Evening swim brought to you by SwimPlan

Warm Up
• 8 x 50yd Freestyle Swim (even pace), rest 0:15 / 50yd
Freestyle swim at a steady pace.
Build up (repeat 6 times)
• 1 x 50yd Front Scull and Kick, rest 0:15 / 50yd
Streamlined body position with straight arms and kicking. scull with hands flat and fingers below the wrist. Try to hold your chin on the surface of the water.

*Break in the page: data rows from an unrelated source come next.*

===== config.mk =====
export PLATFORM = sky130hd
export DESIGN_NAME = gpio_cfg_loader
export DESIGN_NICKNAME = d
export VERILOG_FILES = /design/src/rtl/gpio_cfg_loader.sv
export SDC_FILE = /design/constraint.sdc
export NUM_CORES = 1
export LEC_CHECK = 0
export BUFFER_PORTS_ARGS = -buffer_cell sky130_fd_sc_hd__buf_2
export CAP_MARGIN = 0
export CORE_AREA = 2 2 185 187
export DETAILED_ROUTE_END_ITERATION = 10
export DIE_AREA = 0 0 187 189
export GPL_TIMING_DRIVEN = 0
export PLACE_DENSITY_LB_ADDON = 0.12
export SLEW_MARGIN = 20
export SYNTH_ARGS = -nofsm -noshare
export SYNTH_HDL_FRONTEND = slang
export SYNTH_SLANG_ARGS = --single-unit

===== constraint.sdc =====
create_clock -name mclk -period 2.91 [get_ports mclk]
set_input_delay 0.1455 -clock mclk [delete_from_list [all_inputs] [get_ports mclk]]
set_output_delay 0.1455 -clock mclk [all_outputs]
set_load 0.02 [all_outputs]
==> config.mk <==
export PLATFORM = sky130hd
export DESIGN_NAME = byte_striping_flat
export DESIGN_NICKNAME = d
export VERILOG_FILES = /design/src/rtl/byte_striping_if.sv /design/src/rtl/byte_striping.sv /design/src/flat_wrapper.sv
export SDC_FILE = /design/constraint.sdc
export NUM_CORES = 1
export LEC_CHECK = 0
export CORE_MARGIN = 4
export CORE_UTILIZATION = 44
export CTS_CLUSTER_DIAMETER = 80
export DETAILED_ROUTE_END_ITERATION = 10
export PLACE_DENSITY_LB_ADDON = 0.12
export SLEW_MARGIN = 20
export SYNTH_ARGS = -nofsm -noshare
export SYNTH_HDL_FRONTEND = slang
export SYNTH_SLANG_ARGS = --single-unit
export TNS_END_PERCENT = 100
==> constraint.sdc <==
create_clock -name clk_2f -period 1.8 [get_ports clk_2f]
set_clock_uncertainty 0.15 [all_clocks]
set_input_delay 0.18 -clock clk_2f [delete_from_list [all_inputs] [get_ports clk_2f]]
set_output_delay 0.18 -clock clk_2f [all_outputs]
set_load 0.005 [all_outputs]
==> src/rtl/byte_striping_if.sv <==
// Word-stream input and two-lane striped output of the byte striping block.
// The master drives the word stream; the slave (the striper) drives the lanes.
interface byte_striping_if;
   logic [31:0] data_in;
   logic        valid_in;
   logic [31:0] lane_0;
   logic        valid_0;
   logic [31:0] lane_1;
   logic        valid_1;
   logic [7:0]  pair_count;

   modport master (
      output data_in, valid_in,
      input  lane_0, valid_0, lane_1, valid_1, pair_count
   );

   modport slave (
      input  data_in, valid_in,
      output lane_0, valid_0, lane_1, valid_1, pair_count
   );
endinterface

• 1 x 50yd Freestyle Push & Glide, rest 0:15 / 50yd
Freestyle swim, pausing at the end of every stroke with arms out-stretched, one held out front, the other held loosely against the body.
Main Set
• 8 x 50yd Freestyle Swim, target time 00:48 / 50yd, rest 0:10 / 50yd
- actual :46-48 (kept allotted rest)
• 4 x 100yd Freestyle Swim, target time 01:35 / 100yd, rest 0:20 / 100yd 
- actual 1:31 (kept allotted rest)
• 2 x 200yd Freestyle Swim, target time 03:10 / 200yd, rest 0:30 / 200yd 
- actual 3:03, 3:04 (kept allotted rest)
• 8 x 50yd Freestyle Swim, target time 00:48 / 50yd, rest 0:10 / 50yd 
- actual :45-46 (kept allotted rest)
Warm down
• 1 x 200yd Freestyle Easy, rest 0:20 / 200yd
Freestyle swim at a slow, relaxed pace.
Total yardage - 2800

After all this writing I am TUCKERED out! Time for bed! Au Revoir!
 
PS - Got my bone scan results back. My density is normal! Yay! I should have no problems making a healthy recovery.